§ INSTRUCTIONS TO FOLLOW
Using the entries that follow, write out the line containing "clock buffer | 17 | 425 | 0.0464", the line containing "inverter | 27 | 109 | 0.0119", and every line between them, exactly and nothing else.

##########

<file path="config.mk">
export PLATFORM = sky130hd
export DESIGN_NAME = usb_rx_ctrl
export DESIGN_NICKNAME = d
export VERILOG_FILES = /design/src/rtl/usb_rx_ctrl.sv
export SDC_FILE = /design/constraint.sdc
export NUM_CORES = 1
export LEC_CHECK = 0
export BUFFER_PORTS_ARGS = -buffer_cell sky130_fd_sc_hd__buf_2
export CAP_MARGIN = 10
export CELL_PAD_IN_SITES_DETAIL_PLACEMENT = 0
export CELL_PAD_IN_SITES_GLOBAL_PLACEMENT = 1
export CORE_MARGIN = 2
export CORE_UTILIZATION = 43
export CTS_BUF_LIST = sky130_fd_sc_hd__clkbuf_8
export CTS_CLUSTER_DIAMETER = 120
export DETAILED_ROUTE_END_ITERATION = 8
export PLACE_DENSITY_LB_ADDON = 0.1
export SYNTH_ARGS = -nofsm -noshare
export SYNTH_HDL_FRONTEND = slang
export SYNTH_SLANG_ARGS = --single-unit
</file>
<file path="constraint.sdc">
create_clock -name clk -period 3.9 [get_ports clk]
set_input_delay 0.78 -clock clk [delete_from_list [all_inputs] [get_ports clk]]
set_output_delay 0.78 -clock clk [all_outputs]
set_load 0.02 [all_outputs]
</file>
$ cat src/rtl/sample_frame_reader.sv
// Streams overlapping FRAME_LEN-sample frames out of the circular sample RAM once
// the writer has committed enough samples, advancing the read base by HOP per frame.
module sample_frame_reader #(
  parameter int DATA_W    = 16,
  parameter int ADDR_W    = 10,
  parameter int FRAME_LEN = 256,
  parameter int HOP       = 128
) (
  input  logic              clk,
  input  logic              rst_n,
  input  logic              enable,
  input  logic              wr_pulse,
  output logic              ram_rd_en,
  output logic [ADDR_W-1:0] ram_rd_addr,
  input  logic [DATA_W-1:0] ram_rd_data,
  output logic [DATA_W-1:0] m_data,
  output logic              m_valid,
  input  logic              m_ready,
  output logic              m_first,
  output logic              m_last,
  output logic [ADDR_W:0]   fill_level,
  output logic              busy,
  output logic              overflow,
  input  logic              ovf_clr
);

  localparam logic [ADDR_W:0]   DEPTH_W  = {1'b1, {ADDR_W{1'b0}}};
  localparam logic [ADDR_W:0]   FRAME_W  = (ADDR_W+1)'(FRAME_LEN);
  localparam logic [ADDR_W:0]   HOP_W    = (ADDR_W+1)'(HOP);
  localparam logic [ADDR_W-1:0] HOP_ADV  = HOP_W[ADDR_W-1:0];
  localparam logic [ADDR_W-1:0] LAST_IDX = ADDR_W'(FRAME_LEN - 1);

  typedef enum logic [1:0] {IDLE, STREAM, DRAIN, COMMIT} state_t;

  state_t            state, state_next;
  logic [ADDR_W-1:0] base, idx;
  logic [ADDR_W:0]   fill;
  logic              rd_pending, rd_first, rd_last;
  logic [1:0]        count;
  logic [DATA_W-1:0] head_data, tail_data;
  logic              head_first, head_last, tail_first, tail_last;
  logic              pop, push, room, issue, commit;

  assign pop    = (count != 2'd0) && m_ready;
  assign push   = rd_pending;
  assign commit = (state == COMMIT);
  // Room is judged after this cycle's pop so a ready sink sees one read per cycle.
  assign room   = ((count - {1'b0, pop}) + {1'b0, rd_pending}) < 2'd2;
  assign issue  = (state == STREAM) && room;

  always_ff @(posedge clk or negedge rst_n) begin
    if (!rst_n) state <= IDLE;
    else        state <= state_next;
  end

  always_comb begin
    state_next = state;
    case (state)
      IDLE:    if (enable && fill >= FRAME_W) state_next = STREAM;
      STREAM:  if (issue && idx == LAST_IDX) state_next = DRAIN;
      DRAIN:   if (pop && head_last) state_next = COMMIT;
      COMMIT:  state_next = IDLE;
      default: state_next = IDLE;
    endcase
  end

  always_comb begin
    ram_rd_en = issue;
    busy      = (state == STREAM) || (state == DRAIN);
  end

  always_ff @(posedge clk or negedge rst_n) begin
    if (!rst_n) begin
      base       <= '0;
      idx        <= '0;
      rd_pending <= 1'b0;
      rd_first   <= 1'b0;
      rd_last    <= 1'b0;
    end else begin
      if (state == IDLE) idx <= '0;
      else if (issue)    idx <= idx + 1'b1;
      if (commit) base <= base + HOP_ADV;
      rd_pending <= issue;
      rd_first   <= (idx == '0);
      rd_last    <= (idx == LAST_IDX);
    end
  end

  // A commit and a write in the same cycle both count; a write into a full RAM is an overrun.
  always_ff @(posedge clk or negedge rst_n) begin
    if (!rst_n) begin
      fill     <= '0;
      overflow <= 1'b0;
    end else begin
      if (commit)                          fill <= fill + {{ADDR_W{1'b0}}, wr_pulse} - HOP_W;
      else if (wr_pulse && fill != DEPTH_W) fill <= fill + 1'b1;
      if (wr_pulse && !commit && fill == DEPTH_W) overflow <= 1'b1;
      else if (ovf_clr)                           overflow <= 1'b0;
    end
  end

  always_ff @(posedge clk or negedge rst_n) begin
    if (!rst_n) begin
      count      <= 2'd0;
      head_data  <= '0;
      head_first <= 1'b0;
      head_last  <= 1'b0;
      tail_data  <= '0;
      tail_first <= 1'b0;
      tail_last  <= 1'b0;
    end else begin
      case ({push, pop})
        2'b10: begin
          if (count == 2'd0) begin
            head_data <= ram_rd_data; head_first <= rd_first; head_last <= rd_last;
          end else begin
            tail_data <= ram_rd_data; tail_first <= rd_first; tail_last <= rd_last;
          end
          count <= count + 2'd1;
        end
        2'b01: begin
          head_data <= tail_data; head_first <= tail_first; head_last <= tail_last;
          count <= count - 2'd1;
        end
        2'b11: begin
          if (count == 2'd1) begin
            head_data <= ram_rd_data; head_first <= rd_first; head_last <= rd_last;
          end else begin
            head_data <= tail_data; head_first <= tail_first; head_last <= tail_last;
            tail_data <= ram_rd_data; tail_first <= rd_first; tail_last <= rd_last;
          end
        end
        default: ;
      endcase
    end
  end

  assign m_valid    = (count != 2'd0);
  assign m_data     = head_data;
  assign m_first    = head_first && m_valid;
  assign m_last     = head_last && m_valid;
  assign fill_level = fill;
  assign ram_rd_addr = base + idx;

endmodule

##########

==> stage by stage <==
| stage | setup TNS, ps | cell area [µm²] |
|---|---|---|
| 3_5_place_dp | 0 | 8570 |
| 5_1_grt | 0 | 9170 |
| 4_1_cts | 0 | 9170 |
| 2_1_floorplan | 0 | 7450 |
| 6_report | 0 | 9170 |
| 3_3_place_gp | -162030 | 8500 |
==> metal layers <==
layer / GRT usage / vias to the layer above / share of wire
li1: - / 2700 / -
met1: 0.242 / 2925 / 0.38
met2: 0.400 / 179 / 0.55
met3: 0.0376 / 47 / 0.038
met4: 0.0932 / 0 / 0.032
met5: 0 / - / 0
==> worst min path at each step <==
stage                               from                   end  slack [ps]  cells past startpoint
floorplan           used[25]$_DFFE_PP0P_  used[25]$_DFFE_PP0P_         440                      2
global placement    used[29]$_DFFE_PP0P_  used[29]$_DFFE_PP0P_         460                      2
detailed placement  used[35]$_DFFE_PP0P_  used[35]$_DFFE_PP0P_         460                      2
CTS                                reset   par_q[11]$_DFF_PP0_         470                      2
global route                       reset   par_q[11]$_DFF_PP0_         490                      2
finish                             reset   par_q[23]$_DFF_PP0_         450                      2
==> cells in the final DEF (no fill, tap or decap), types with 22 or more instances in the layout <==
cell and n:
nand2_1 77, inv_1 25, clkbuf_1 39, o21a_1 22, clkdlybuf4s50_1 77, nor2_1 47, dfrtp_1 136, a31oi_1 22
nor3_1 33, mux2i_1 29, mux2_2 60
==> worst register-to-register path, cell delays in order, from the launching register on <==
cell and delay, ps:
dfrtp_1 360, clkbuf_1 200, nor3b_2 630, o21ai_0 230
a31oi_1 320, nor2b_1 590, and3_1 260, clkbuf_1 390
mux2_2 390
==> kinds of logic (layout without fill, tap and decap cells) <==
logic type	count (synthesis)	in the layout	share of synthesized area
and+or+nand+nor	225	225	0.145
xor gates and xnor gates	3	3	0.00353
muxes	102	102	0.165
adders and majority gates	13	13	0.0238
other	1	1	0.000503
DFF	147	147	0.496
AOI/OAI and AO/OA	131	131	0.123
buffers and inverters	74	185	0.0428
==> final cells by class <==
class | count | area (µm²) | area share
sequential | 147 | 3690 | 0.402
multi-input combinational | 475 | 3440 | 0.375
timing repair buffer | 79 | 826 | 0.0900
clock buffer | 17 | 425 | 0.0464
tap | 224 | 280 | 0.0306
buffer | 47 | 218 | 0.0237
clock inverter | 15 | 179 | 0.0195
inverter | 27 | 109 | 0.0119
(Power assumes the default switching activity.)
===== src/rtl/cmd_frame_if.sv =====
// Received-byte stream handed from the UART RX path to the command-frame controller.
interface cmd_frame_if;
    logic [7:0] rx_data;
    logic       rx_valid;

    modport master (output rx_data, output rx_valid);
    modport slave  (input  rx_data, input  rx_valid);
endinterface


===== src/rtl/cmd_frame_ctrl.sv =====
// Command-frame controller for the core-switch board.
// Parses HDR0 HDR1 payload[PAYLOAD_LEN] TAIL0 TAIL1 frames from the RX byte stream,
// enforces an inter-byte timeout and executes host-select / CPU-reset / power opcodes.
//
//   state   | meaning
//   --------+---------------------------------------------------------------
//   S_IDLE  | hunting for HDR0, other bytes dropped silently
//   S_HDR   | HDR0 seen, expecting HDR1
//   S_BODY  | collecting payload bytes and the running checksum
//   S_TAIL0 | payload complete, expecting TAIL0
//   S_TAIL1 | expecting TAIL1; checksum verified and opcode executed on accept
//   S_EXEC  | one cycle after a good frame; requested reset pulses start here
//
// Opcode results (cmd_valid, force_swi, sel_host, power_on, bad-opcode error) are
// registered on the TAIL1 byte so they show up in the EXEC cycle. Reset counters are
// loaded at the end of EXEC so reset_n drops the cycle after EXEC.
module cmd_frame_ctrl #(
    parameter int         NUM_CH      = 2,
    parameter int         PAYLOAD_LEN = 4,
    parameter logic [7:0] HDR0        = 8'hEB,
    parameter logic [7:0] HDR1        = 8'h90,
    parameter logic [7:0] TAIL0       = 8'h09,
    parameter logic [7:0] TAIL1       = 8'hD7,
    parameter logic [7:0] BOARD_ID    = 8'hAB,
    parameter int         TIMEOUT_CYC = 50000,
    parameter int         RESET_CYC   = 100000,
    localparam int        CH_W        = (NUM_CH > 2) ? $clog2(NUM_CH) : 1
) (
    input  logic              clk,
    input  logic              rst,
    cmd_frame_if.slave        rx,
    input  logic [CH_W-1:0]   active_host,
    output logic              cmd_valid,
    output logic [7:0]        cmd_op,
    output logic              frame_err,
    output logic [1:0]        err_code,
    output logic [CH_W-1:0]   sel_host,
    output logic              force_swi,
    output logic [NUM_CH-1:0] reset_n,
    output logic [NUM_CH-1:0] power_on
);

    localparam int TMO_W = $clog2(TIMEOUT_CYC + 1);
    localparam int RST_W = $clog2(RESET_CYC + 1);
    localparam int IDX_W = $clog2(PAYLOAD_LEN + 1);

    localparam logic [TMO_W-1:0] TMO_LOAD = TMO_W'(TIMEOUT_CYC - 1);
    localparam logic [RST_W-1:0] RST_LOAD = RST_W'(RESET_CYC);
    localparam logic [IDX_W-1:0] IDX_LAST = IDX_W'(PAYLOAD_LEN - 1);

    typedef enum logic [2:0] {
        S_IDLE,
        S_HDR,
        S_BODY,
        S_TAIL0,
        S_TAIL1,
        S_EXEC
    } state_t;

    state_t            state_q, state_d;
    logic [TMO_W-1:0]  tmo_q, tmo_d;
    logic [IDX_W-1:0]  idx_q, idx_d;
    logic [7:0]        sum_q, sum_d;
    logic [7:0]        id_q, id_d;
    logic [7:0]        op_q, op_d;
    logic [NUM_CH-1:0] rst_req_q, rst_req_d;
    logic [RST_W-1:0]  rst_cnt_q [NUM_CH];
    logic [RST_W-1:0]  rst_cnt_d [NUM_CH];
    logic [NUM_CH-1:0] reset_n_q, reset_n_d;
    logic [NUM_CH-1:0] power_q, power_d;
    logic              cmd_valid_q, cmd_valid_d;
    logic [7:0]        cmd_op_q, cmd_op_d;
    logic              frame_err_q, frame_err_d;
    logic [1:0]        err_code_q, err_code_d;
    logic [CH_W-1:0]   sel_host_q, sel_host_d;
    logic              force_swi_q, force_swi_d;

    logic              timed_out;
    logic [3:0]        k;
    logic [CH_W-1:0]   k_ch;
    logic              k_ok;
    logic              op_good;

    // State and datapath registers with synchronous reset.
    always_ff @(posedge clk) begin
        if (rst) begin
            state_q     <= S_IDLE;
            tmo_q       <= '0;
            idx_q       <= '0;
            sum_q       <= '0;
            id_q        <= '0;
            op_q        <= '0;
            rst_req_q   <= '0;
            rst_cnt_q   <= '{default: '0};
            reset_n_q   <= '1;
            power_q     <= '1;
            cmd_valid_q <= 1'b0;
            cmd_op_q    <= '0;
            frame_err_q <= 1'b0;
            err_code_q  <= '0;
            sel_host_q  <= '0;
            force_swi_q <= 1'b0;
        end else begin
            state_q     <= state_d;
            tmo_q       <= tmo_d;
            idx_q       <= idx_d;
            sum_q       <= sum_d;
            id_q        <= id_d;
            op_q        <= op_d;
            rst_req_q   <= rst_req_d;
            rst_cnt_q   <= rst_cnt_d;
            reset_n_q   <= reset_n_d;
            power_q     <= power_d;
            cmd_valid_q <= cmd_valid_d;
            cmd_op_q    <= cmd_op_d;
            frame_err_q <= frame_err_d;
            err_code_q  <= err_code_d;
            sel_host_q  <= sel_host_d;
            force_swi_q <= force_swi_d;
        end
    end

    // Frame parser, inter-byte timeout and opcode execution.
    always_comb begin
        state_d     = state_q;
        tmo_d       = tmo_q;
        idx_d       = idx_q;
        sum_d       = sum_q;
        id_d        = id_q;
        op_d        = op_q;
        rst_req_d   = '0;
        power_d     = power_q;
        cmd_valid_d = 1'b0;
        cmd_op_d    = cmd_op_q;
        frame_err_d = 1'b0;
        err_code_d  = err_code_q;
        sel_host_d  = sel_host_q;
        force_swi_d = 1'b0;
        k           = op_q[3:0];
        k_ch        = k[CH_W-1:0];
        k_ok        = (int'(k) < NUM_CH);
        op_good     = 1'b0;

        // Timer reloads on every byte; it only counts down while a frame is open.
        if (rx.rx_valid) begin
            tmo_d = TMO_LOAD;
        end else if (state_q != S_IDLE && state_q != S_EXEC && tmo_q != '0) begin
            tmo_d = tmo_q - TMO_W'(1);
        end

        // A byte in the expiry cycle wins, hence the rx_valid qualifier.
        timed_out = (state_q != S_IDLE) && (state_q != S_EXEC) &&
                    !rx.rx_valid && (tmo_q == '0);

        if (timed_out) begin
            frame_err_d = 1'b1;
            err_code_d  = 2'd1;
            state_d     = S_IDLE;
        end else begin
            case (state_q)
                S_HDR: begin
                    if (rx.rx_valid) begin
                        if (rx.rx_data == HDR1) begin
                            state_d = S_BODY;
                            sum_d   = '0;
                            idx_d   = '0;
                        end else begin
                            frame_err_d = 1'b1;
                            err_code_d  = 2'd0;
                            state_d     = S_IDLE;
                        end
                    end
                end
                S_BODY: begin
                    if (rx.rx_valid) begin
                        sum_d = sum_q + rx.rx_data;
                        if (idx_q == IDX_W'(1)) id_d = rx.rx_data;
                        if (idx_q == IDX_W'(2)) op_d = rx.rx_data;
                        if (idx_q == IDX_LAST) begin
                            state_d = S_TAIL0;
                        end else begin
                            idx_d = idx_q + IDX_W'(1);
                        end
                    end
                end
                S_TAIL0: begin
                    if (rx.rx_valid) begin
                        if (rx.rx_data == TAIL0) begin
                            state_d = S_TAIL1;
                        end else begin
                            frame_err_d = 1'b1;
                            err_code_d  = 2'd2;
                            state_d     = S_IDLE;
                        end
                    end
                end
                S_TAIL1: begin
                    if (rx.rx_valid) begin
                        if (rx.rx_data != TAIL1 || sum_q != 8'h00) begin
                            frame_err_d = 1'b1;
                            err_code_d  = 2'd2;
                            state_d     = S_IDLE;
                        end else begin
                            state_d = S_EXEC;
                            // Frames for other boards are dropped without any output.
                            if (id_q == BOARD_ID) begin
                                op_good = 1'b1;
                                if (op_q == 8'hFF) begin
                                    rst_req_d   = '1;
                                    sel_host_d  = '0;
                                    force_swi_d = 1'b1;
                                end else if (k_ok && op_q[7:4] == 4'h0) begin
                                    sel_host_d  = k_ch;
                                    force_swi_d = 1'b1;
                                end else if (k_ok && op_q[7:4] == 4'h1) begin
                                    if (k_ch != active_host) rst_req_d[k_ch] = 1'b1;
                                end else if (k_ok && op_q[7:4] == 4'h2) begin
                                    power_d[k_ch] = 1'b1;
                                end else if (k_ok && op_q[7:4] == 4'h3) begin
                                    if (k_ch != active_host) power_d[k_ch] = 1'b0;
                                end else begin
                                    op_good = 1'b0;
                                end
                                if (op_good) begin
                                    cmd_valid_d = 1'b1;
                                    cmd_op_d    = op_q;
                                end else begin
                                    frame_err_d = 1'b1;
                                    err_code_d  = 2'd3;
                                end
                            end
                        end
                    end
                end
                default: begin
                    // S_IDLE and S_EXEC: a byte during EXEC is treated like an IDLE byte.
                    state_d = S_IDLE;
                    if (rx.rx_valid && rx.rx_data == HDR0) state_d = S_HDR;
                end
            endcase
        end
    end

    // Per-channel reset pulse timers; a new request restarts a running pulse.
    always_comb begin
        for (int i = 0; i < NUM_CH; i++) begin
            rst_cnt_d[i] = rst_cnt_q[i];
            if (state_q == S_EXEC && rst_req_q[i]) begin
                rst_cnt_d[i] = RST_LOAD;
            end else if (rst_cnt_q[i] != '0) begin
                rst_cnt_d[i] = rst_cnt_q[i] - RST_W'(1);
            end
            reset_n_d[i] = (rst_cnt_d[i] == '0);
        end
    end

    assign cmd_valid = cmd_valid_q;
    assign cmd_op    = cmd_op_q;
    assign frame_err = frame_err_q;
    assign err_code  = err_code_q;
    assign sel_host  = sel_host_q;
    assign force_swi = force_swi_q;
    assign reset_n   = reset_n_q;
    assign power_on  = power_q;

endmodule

##########

§ PROBLEM SOLUTION
clock buffer | 17 | 425 | 0.0464
tap | 224 | 280 | 0.0306
buffer | 47 | 218 | 0.0237
clock inverter | 15 | 179 | 0.0195
inverter | 27 | 109 | 0.0119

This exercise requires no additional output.